### EXERCISE BRIEF
Look below and pull out each line with the word "assign".

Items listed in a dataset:
[config.mk]
export PLATFORM = sky130hd
export DESIGN_NAME = ahb_master
export DESIGN_NICKNAME = d
export VERILOG_FILES = /design/src/rtl/ahb_master.sv
export SDC_FILE = /design/constraint.sdc
export NUM_CORES = 1
export LEC_CHECK = 0
export ABC_AREA = 1
export CORE_MARGIN = 2
export CORE_UTILIZATION = 40
export CTS_CLUSTER_SIZE = 16
export DETAILED_ROUTE_END_ITERATION = 7
export PLACE_DENSITY = 0.85
export SLEW_MARGIN = 20
export SYNTH_ARGS = -nofsm -noshare
export SYNTH_HDL_FRONTEND = slang
export SYNTH_SLANG_ARGS = --single-unit
export TNS_END_PERCENT = 100
[constraint.sdc]
create_clock -name hclk -period 3.15 [get_ports hclk]
set_input_delay 0.63 -clock hclk [delete_from_list [all_inputs] [get_ports hclk]]
set_output_delay 0.63 -clock hclk [all_outputs]
set_load 0.05 [all_outputs]
[src/rtl/ahb_master.sv]
// rtl/ahb_master.sv - single-outstanding AHB-Lite master for core load/store requests
// Optional misalignment trap: define AHB_MASTER_ALIGN_CHK_EN.
module ahb_master (
    input  logic        hclk,
    input  logic        hresetn,
    input  logic        req_valid,
    output logic        req_ready,
    input  logic        req_write,
    input  logic [31:0] req_addr,
    input  logic [1:0]  req_size,
    input  logic [31:0] req_wdata,
    output logic        rsp_valid,
    output logic [31:0] rsp_rdata,
    output logic        rsp_err,
    output logic [31:0] haddr,
    output logic [1:0]  htrans,
    output logic        hwrite,
    output logic [2:0]  hsize,
    output logic [2:0]  hburst,
    output logic [3:0]  hprot,
    output logic [31:0] hwdata,
    input  logic [31:0] hrdata,
    input  logic        hready,
    input  logic        hresp
);

    localparam logic [1:0] HTRANS_IDLE   = 2'b00;
    localparam logic [1:0] HTRANS_NONSEQ = 2'b10;

    typedef enum logic [1:0] {
        S_IDLE,
        S_ADDR,
        S_DATA
    } state_t;

    state_t state;
    logic   misaligned;
    logic   accept;

`ifdef AHB_MASTER_ALIGN_CHK_EN
    always_comb begin
        misaligned = 1'b0;
        case (req_size)
            2'd1:    misaligned = req_addr[0];
            2'd2:    misaligned = |req_addr[1:0];
            2'd3:    misaligned = 1'b1;
            default: misaligned = 1'b0;
        endcase
    end
`else
    assign misaligned = 1'b0;
`endif

    assign accept = req_valid && req_ready;
    assign hburst = 3'b000;
    assign hprot  = 4'b0011;

    always_ff @(posedge hclk or negedge hresetn) begin
        if (!hresetn) begin
            state     <= S_IDLE;
            req_ready <= 1'b1;
            rsp_valid <= 1'b0;
            rsp_rdata <= 32'h0;
            rsp_err   <= 1'b0;
            haddr     <= 32'h0;
            htrans    <= HTRANS_IDLE;
            hwrite    <= 1'b0;
            hsize     <= 3'b010;
            hwdata    <= 32'h0;
        end else begin
            rsp_valid <= 1'b0;
            rsp_err   <= 1'b0;
            case (state)
                S_IDLE: begin
                    // req_ready drops for one cycle after a trapped request
                    req_ready <= 1'b1;
                    if (accept) begin
                        req_ready <= 1'b0;
                        if (misaligned) begin
                            rsp_valid <= 1'b1;
                            rsp_err   <= 1'b1;
                            rsp_rdata <= 32'h0;
                        end else begin
                            haddr  <= req_addr;
                            hwrite <= req_write;
                            hsize  <= {1'b0, req_size};
                            hwdata <= req_wdata;
                            htrans <= HTRANS_NONSEQ;
                            state  <= S_ADDR;
                        end
                    end
                end
                S_ADDR: begin
                    if (hready) begin
                        htrans <= HTRANS_IDLE;
                        state  <= S_DATA;
                    end
                end
                S_DATA: begin
                    // the first ERROR cycle has hready low and is just another wait state
                    if (hready) begin
                        rsp_valid <= 1'b1;
                        rsp_err   <= hresp;
                        rsp_rdata <= (!hwrite && !hresp) ? hrdata : 32'h0;
                        req_ready <= 1'b1;
                        state     <= S_IDLE;
                    end
                end
                default: begin
                    htrans    <= HTRANS_IDLE;
                    req_ready <= 1'b1;
                    state     <= S_IDLE;
                end
            endcase
        end
    end

endmodule

==> results by group <==
Floorplan
  • CORE AREA: 0.0103 sq mm
  • Die ar.: 0.0114 sq mm
  • Die H: 107 microns
  • FP Rows: 37
  • Initial Util: 41.0%
  • Die W: 107 microns
  • IO Pins: 216

Worst setup path
  • CP bufs+invs: 1
  • Startpoint Class: flop
  • RR Startpoint: req_ready
  • CP max FO: 3
  • Critical Path Max Stage Delay: 810 ps
  • Reg2reg end: haddr[11]
  • Slowest-stage cell, CP: clkdlybuf4s50_1
  • Critical path, cell by cell: clkdlybuf4s50_1
  • Setup crit end kind: primary output
  • CP Class: reg2out
  • R2r worst-path depth: 5
  • Worst endpoint required time: 2520 ps
  • FF-to-FF setup slack: 1530 ps
  • Worst EP arrival: 1730 ps
  • Crit-path leading delay family: buffers and inverters

CTS
  • Hold-fix buffers at CTS: 0
  • Post-CTS resize count: 0
  • CTS H-Tree Depth: 3
  • Clock Tree Buf Depth: 2
  • Worst-path clk slew: 100 ps
  • CTS sink count: 105
  • CTS Root Cell: clkbuf_8
  • Clk_lat worst skew: 360 ps
  • Number of setup buffers added after CTS: 0
  • Total CTS buffers: 9
  • TritonCTS clock tree: done

Synth
  • Synth warn: 0
  • Register area share after synthesis: 62.4%
  • Seq cells post-synth: 105
  • Yosys top cell by area: dfrtp_1
  • Syn Inst Count: 467
  • Synth unique cells: 15
  • Post-Syn Area: 0.00422 sq mm
  • Share of the synthesized area in the top cell type: 61.1%
  • Synthesized area per cell: 9.03 sq um
  • Largest cells by area after synthesis: dfrtp_1 (61%), nand2_1 (18%), nand3_1 (8.3%), buf_4 (3.0%), o21ai_0 (2.7%)

Drt
  • Drt total wl: 11700 microns
  • Drt drc: 0
  • Wire per inst: 14.7 microns
  • TritonRoute pass-1 iters: 4
  • Routed Antenna Nets: 0
  • Via-per-instance ratio: 4.81
  • Vias: 3833
  • Starting DRT DRC Count: 279

GRT
  • Largest net degree at the start of global routing: 68
  • Initial antenna violation count: 0
  • Gr usage total: 20.2%
  • First-pass GRT wire length: 18100 microns
  • Global route overflow: 0
  • Vias in the first global route: 3656

Placement
  • RD Place Congestion: 0.807
  • Placed Area: 0.00631 sq mm
  • Placed Cells: 781
  • Setup slack after placement: 450 ps
  • I/O Buffers: 206
  • Final HPWL DP: 8380 microns

Timing
  • Worst Slack Setup Final: 793 ps
  • Final Hold Fails: 0
  • Final Max Slew Viols: 0
  • Tightest Pin Transition: 675 ps
  • Fmax: 0.424 GHz
  • Setup TNS: 0 ps
  • # setup viols final: 0
  • Worst slew margin: 55.0%
  • Period utilisation layout: 74.8%
  • RSZ-0062 raised after global routing: no
  • Clock skew: 13.2 ps
  • Fin crit period: 2360 ps

Layout
  • Fin nets: 760
  • Area growth, synth to finish: 54.1%
  • Layout Cells excl Fill: 797
  • Design Area, Final: 0.00649 sq mm
  • Ant. Diodes: 0
  • Share of layout cells above drive strength 1: 4.39%

Pwr
  • LEAKAGE: 3.04 nW
  • PwrDens: 1170 mW/mm^2
  • Peak supply drop: 0.658 mV
  • Power Total: 7.59 mW

Outcome
  • Status: completed

Flow run
  • Max-cap violations: 0

Min path
  • HP Class: in2async
## layer usage
layer / track usage [%] / routed length, microns / vias up / share of wire [%]
li1: - / - / 1843 / -
met1: 25.8 / 4810 / 1811 / 41
met2: 33.3 / 5770 / 168 / 49
met3: 5.53 / 1030 / 11 / 8.7
met4: 6.59 / 122 / 0 / 1.0
met5: 0 / 0 / - / 0
## final cells by class
type,count,area (sq um)
fill,844,3780
sequential,105,2630
timing repair buffer,211,2120
multi-input combinational,323,1370
tap,136,170
clock buffer,10,138
clock inverter,6,43.8
inverter,6,22.5
## sequential cells by signal, indices dropped and copies added (netlist names)
register	cells
rsp_valid	1
haddr	32
hwdata	32
req_ready	1
rsp_err	1
hwrite	1
hsize	2
rsp_rdata	32
htrans	1
state	2
## synth_stat cells
master / count
nand2_1: 206
dfrtp_1: 103
nand3_1: 70
o21ai_0: 23
buf_2: 17
buf_4: 17
o21ai_1: 12
clkbuf_1: 5
inv_1: 5
conb_1: 2
dfstp_2: 2
nor2_1: 2
buf_6: 1
clkinv_1: 1
nor2_2: 1
## cells by family after synthesis
family          Yosys count  share of synthesized area, %
simple gates            279                          27.0
flops                   105                          62.4
compound gates           35                          4.16
buf+inv                  46                          6.29
other cells               2                         0.178
## layout by cell type, fill, tap and decap left out, types with 2 or more instances in the layout
cell and n:
clkdlybuf4s50_1 205, clkbuf_8 10, inv_1 5, clkinvlp_4 4, o21ai_1 12, nand3_1 69, buf_4 4, conb_1 9
dfrtp_1 103, dfstp_2 2, o21ai_0 23, nand2_1 205, buf_12 2
## metrics by stage
| stage | hold WS (ps) | utilization, % |
|---|---|---|
| 4_1_cts | 285 | 63.1 |
| 2_1_floorplan | 334 | - |
| 3_3_place_gp | 452 | 61.4 |
| 6_report | 267 | 63.2 |
| 3_5_place_dp | 457 | 61.4 |
| 5_1_grt | 308 | 63.2 |
## power breakdown
| part | switching, mW | total [mW] | leakage [nW] | internal (mW) |
|---|---|---|---|---|
| sequential | 0.342 | 2.28 | 1.34 | 1.94 |
| clock | 0.453 | 0.762 | 0.0805 | 0.309 |
| combinational | 3.14 | 4.54 | 1.62 | 1.40 |
## worst max-delay path by stage
stage / cells after the start / from / slack, ps / endpoint
after CTS: 1 / req_ready / 760 / req_ready
after global placement: 3 / hready / 660 / rsp_rdata[12]
final: 1 / req_ready / 790 / req_ready
after detailed placement: 3 / hready / 450 / rsp_rdata[24]
after floorplan: 6 / req_ready / 1750 / haddr[10]
after global routing: 1 / req_ready / 730 / req_ready
No activity file was read; power rests on OpenSTA's default activity.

### TASK ANSWER
    assign misaligned = 1'b0;
    assign accept = req_valid && req_ready;
    assign hburst = 3'b000;
    assign hprot  = 4'b0011;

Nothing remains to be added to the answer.